● **WORK TO COMPLETE**: All that should be output is the block of lines below from the line with "start = text.index(';', text.index('module'))" to the line with "F = [0] * len(fas)", both included, exactly as written.

● **DATA PROVIDED**:
Context: an optimization exercise on an open-source flow, tuned for small area. The choices shown serve that exercise and are no tape-out recipe. The RTL was checked by simulation tests, not by an equivalence proof against the original design.

==> run G <==
## fft_r4_stage5
module fft_r4_stage5(clk, rst, enable, data_in, data_out);
  input clk;
  input rst;
  input enable;
  input  [31:0] data_in;
  output [31:0] data_out;
  wire [1:0] slot;
  wire valid, clr;
  wire [8:0] mr;
  wire nr;
  wire [7:0] mi;
  wire ni;
  wire [31:0] x;
  rom_addr_generate tw(.clk(clk), .rst(rst), .enable(enable),
                       .slot(slot), .valid(valid), .clr(clr),
                       .mr(mr), .nr(nr), .mi(mi), .ni(ni));
  s4p1_5 #(32) dly(.clk(clk), .enable(enable), .clr(clr),
                   .data_in(data_in), .data_out(x));
  pipe_line_b4_top_5 dp(.clk(clk), .rst(rst), .enable(enable), .slot(slot),
                        .valid(valid), .x(x),
                        .mr(mr), .nr(nr), .mi(mi), .ni(ni),
                        .data_out(data_out));
endmodule
==> flow/config.mk <==
export PLATFORM = sky130hd
export DESIGN_NAME = fft_r4_stage5
export DESIGN_NICKNAME = fft_r4_stage5
export VERILOG_FILES = /design/flow/design.v
export SDC_FILE = /design/flow/constraint.sdc
export NUM_CORES = 4
export LEC_CHECK = 0
export ABC_AREA = 1
export ABC_CLOCK_PERIOD_IN_PS = 8000
export CAP_MARGIN = 20
export CORE_MARGIN = 2
export CORE_UTILIZATION = 60
export CTS_BUF_LIST = sky130_fd_sc_hd__clkbuf_4
export CTS_CLUSTER_SIZE = 8
export PLACE_DENSITY = 0.68
export SLEW_MARGIN = 20
export SYNTH_MEMORY_MAX_BITS = 32768
==> flow/constraint.sdc <==
create_clock -name core_clock -period 7.0 [get_ports {clk}]
set_input_delay 1.4000 -clock core_clock [delete_from_list [all_inputs] [get_ports {clk}]]
set_output_delay 1.4000 -clock core_clock [all_outputs]
set_load 0.01 [all_outputs]
standard.sh (not shown) runs the stock make flow with config.mk's settings and CLKGATE_MAP_FILE= SYNTH_SCRIPT=/design/flow/synth_recipe.tcl, a recipe that flattens the netlist after the stock synthesis.
==> flow/flow/run.sh <==
#!/bin/bash
# The standard layout, with three changes:
#  - the final ABC mapping of the standard synthesis uses flow/abc_area2.script
#    (two rounds of dc2 / dch -f / area-oriented map) instead of abc_area.script;
#  - after synthesis, flow/fa_polarity.py chooses the polarity of each
#    full-adder cell (a full adder is self-dual) and rebuilds the inverters so
#    that each signal has at most one, as few as the polarities allow;
#    registers, their names and cell types are those of the standard synthesis;
#  - the ports are buffered with sky130_fd_sc_hd__buf_1.
set -euo pipefail
HERE=$(pwd)
cat > my_synth.tcl <<TCL
proc abc {args} {
  set i [lsearch -exact \$args -script]
  if {\$i >= 0} { lset args [expr {\$i + 1}] $HERE/flow/abc_area2.script }
  yosys abc {*}\$args
}
source $HERE/synth_recipe.tcl
exec python3 $HERE/flow/fa_polarity.py \$::env(RESULTS_DIR)/1_2_yosys.v 2> $HERE/fa_polarity.log
TCL
bash standard.sh SYNTH_SCRIPT=$HERE/my_synth.tcl \
  "BUFFER_PORTS_ARGS=-buffer_cell sky130_fd_sc_hd__buf_1" finish > standard.log 2>&1
==> flow/flow/fa_polarity.py <==
#!/usr/bin/env python3
# Removes inverters around full-adder cells by choosing each full adder's
# polarity (a full adder is self-dual: FA(~a,~b,~c) = (~sum, ~cout)).
# Every inverter is taken out, each signal is kept in the polarity its driver
# gives, and one inverter per signal is added back where some load needs the
# complement. The polarities are chosen by local search to need the fewest.
# usage: fa_pol2.py netlist.v   (rewritten in place)
import re, sys, collections, random

path = sys.argv[1]
text = open(path).read()
inst_re = re.compile(r'^(\s*)(sky130_fd_sc_hd__\w+)\s+(\S+)\s*\((.*?)\);\s*$', re.S | re.M)
pin_re = re.compile(r'\.(\w+)\(\s*(.*?)\s*\)\s*(?:,|$)', re.S)
cells = {}; order = []
for m in inst_re.finditer(text):
    typ, name, body = m.group(2), m.group(3), m.group(4)
    cells[name] = [typ, {p: n.strip() for p, n in pin_re.findall(body)}]
    order.append(name)
INV = ('sky130_fd_sc_hd__inv_1', 'sky130_fd_sc_hd__clkinv_1')
FA = ('sky130_fd_sc_hd__fa_1', 'sky130_fd_sc_hd__fa_2')
OUTPINS = {'X', 'Y', 'Q', 'Q_N', 'SUM', 'COUT', 'HI', 'LO'}
start = text.index(';', text.index('module')) + 1
hdr = text[:start]
portnames = set(re.findall(r'[A-Za-z_][\w$]*', hdr))
def isport(n): return n.split('[')[0].strip() in portnames
def is_const(n): return n in ("1'b0", "1'b1")

driver = {}
for name in order:
    typ, pins = cells[name]
    for p, n in pins.items():
        if p in OUTPINS: driver[n] = (name, p)
# inverters that stay: those driving a port
inv_cells = [c for c in order if cells[c][0] in INV and not isport(cells[c][1]['Y'])]
inv_set = set(inv_cells)
def base(n):
    pol = 0
    seen = 0
    while True:
        d = driver.get(n)
        if d and d[0] in inv_set:
            n = cells[d[0]][1]['A']; pol ^= 1; seen += 1
            if seen > 50: raise Exception('loop')
        else:
            return n, pol
fas = [c for c in order if cells[c][0] in FA]
fa_idx = {c: i for i, c in enumerate(fas)}
# demands: for each load pin of a non-inverter cell: (base, pol, fa or None)
demands = collections.defaultdict(list)  # base -> list of (pol, fa_index or -1)
pinrefs = []   # (cell, pin, base, pol)
for name in order:
    if name in inv_set: continue
    typ, pins = cells[name]
    for p, n in pins.items():
        if p in OUTPINS: continue
        b, pol = base(n)
        fi = fa_idx.get(name, -1) if p in ('A', 'B', 'CIN') else -1
        pinrefs.append((name, p, b, pol))
        if not is_const(b): demands[b].append((pol, fi))
# physical polarity of a base signal: flip of the FA driving it
owner = {}
for c in fas:
    for p in ('SUM', 'COUT'):
        owner[cells[c][1][p]] = fa_idx[c]
# a base that is an output port, or drives one through a kept inverter: its FA may not flip
frozen = set()
for b in list(owner):
    if isport(b): frozen.add(owner[b])
for c in order:
    if cells[c][0] in INV and c not in inv_set:
        b, _ = base(cells[c][1]['A'])
        if b in owner: frozen.add(owner[b])
F = [0] * len(fas)
touch = collections.defaultdict(set)
for b, ds in demands.items():
    if b in owner: touch[owner[b]].add(b)
    for pol, fi in ds:
        if fi >= 0: touch[fi].add(b)
def cost_b(b):
    ph = F[owner[b]] if b in owner else 0
    for pol, fi in demands[b]:
        d = pol ^ (F[fi] if fi >= 0 else 0)
        if d != ph: return 1
    return 0
def total(): return sum(cost_b(b) for b in demands)
def delta(i):
    bs = touch[i]
    before = sum(cost_b(b) for b in bs)
    F[i] ^= 1
    after = sum(cost_b(b) for b in bs)
    F[i] ^= 1
    return after - before
cur = total()
start_cost = cur
best = cur; bestF = F[:]
rng = random.Random(1)
idx = [i for i in range(len(fas)) if i not in frozen]
for rnd in range(60):
    improved = True
    while improved:
        improved = False
        for i in idx:
            d = delta(i)
            if d < 0:
                F[i] ^= 1; cur += d; improved = True
    if cur < best: best = cur; bestF = F[:]
    # perturb: zero-gain and random moves
    F = bestF[:]; cur = best
    for i in rng.sample(idx, max(1, len(idx) // 10)):
        d = delta(i)
        if d <= 1: F[i] ^= 1; cur += d
F = bestF
assert total() == best
# rebuild
newcells = []
invnet = {}
k = [0]
def comp_net(b):
    if b not in invnet:
        k[0] += 1
        y = '_fapn%d_' % k[0]
        invnet[b] = y
        newcells.append(('sky130_fd_sc_hd__inv_1', '_fapi%d_' % k[0], {'A': b, 'Y': y}))
    return invnet[b]
for name, p, b, pol in pinrefs:
    fi = fa_idx.get(name, -1) if p in ('A', 'B', 'CIN') else -1
    d = pol ^ (F[fi] if fi >= 0 else 0)
    if is_const(b):
        v = (b == "1'b1") ^ d
        cells[name][1][p] = "1'b1" if v else "1'b0"
        continue
    ph = F[owner[b]] if b in owner else 0
    cells[name][1][p] = b if d == ph else comp_net(b)
# kept inverters (driving ports): their input demand
for c in order:
    if cells[c][0] in INV and c not in inv_set:
        b, pol = base(cells[c][1]['A'])
        ph = F[owner[b]] if b in owner else 0
        cells[c][1]['A'] = b if pol == ph else comp_net(b)
end = text.rindex('endmodule')
body = text[start:end]
decls = [l for l in body.split('\n') if re.match(r'\s*(input|output|inout|wire|reg)\b', l)]
out = [hdr] + decls + ['  wire %s;' % y for y in invnet.values()]
def em(typ, name, pins):
    out.append('  %s %s (' % (typ, name))
    out.append(',\n'.join('    .%s(%s%s)' % (p, n, ' ' if n.startswith('\\') else '') for p, n in pins.items()))
    out.append('  );')
for name in order:
    if name in inv_set: continue
    em(cells[name][0], name, cells[name][1])
for typ, name, pins in newcells: em(typ, name, pins)
out.append(text[end:])
open(path, 'w').write('\n'.join(out))
sys.stderr.write('fa_pol2: inverters %d -> %d (flips %d)\n' % (len(inv_cells), best, sum(F)))
Other scripts of this flow, unchanged in this note and not shown: flow/flow/abc_area2.script
==> run F (differences from run G) <==
==> flow/flow/run.sh (replaced) <==
#!/bin/bash
# The standard layout, with two changes:
#  - the final ABC mapping of the standard synthesis uses flow/abc_area2.script
#    (two rounds of dc2 / dch -f / area-oriented map) instead of abc_area.script;
#    registers, their names and cell types are those of the standard synthesis;
#  - the ports are buffered with sky130_fd_sc_hd__buf_1.
set -euo pipefail
HERE=$(pwd)
cat > my_synth.tcl <<TCL
proc abc {args} {
  set i [lsearch -exact \$args -script]
  if {\$i >= 0} { lset args [expr {\$i + 1}] $HERE/flow/abc_area2.script }
  yosys abc {*}\$args
}
source $HERE/synth_recipe.tcl
TCL
bash standard.sh SYNTH_SCRIPT=$HERE/my_synth.tcl \
  "BUFFER_PORTS_ARGS=-buffer_cell sky130_fd_sc_hd__buf_1" finish > standard.log 2>&1
- ABC_CLOCK_PERIOD_IN_PS: 8000 -> unset
removed: flow/flow/fa_polarity.py
==> run Y (differences from run G) <==
- ABC_CLOCK_PERIOD_IN_PS: 8000 -> 6300
==> run X (differences from run G) <==
- ABC_CLOCK_PERIOD_IN_PS: 8000 -> unset
- CORE_UTILIZATION: 60 -> 65
- PLACE_DENSITY: 0.68 -> 0.72
==> results.toml <==
[routing]
drt-met1-wl_um = 40250

[worst_setup_path]
cp.depth = 25

[global_route]
grtUsageMet1_pct = 45.22

[sta]
setup_slack_ns = 0.2563
slew_headroom_pct = 35.01

[outcome]
status = "complete, no violations"
-- figures above: run X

● **EXERCISE RESPONSE**:
start = text.index(';', text.index('module')) + 1
hdr = text[:start]
portnames = set(re.findall(r'[A-Za-z_][\w$]*', hdr))
def isport(n): return n.split('[')[0].strip() in portnames
def is_const(n): return n in ("1'b0", "1'b1")

driver = {}
for name in order:
    typ, pins = cells[name]
    for p, n in pins.items():
        if p in OUTPINS: driver[n] = (name, p)
# inverters that stay: those driving a port
inv_cells = [c for c in order if cells[c][0] in INV and not isport(cells[c][1]['Y'])]
inv_set = set(inv_cells)
def base(n):
    pol = 0
    seen = 0
    while True:
        d = driver.get(n)
        if d and d[0] in inv_set:
            n = cells[d[0]][1]['A']; pol ^= 1; seen += 1
            if seen > 50: raise Exception('loop')
        else:
            return n, pol
fas = [c for c in order if cells[c][0] in FA]
fa_idx = {c: i for i, c in enumerate(fas)}
# demands: for each load pin of a non-inverter cell: (base, pol, fa or None)
demands = collections.defaultdict(list)  # base -> list of (pol, fa_index or -1)
pinrefs = []   # (cell, pin, base, pol)
for name in order:
    if name in inv_set: continue
    typ, pins = cells[name]
    for p, n in pins.items():
        if p in OUTPINS: continue
        b, pol = base(n)
        fi = fa_idx.get(name, -1) if p in ('A', 'B', 'CIN') else -1
        pinrefs.append((name, p, b, pol))
        if not is_const(b): demands[b].append((pol, fi))
# physical polarity of a base signal: flip of the FA driving it
owner = {}
for c in fas:
    for p in ('SUM', 'COUT'):
        owner[cells[c][1][p]] = fa_idx[c]
# a base that is an output port, or drives one through a kept inverter: its FA may not flip
frozen = set()
for b in list(owner):
    if isport(b): frozen.add(owner[b])
for c in order:
    if cells[c][0] in INV and c not in inv_set:
        b, _ = base(cells[c][1]['A'])
        if b in owner: frozen.add(owner[b])
F = [0] * len(fas)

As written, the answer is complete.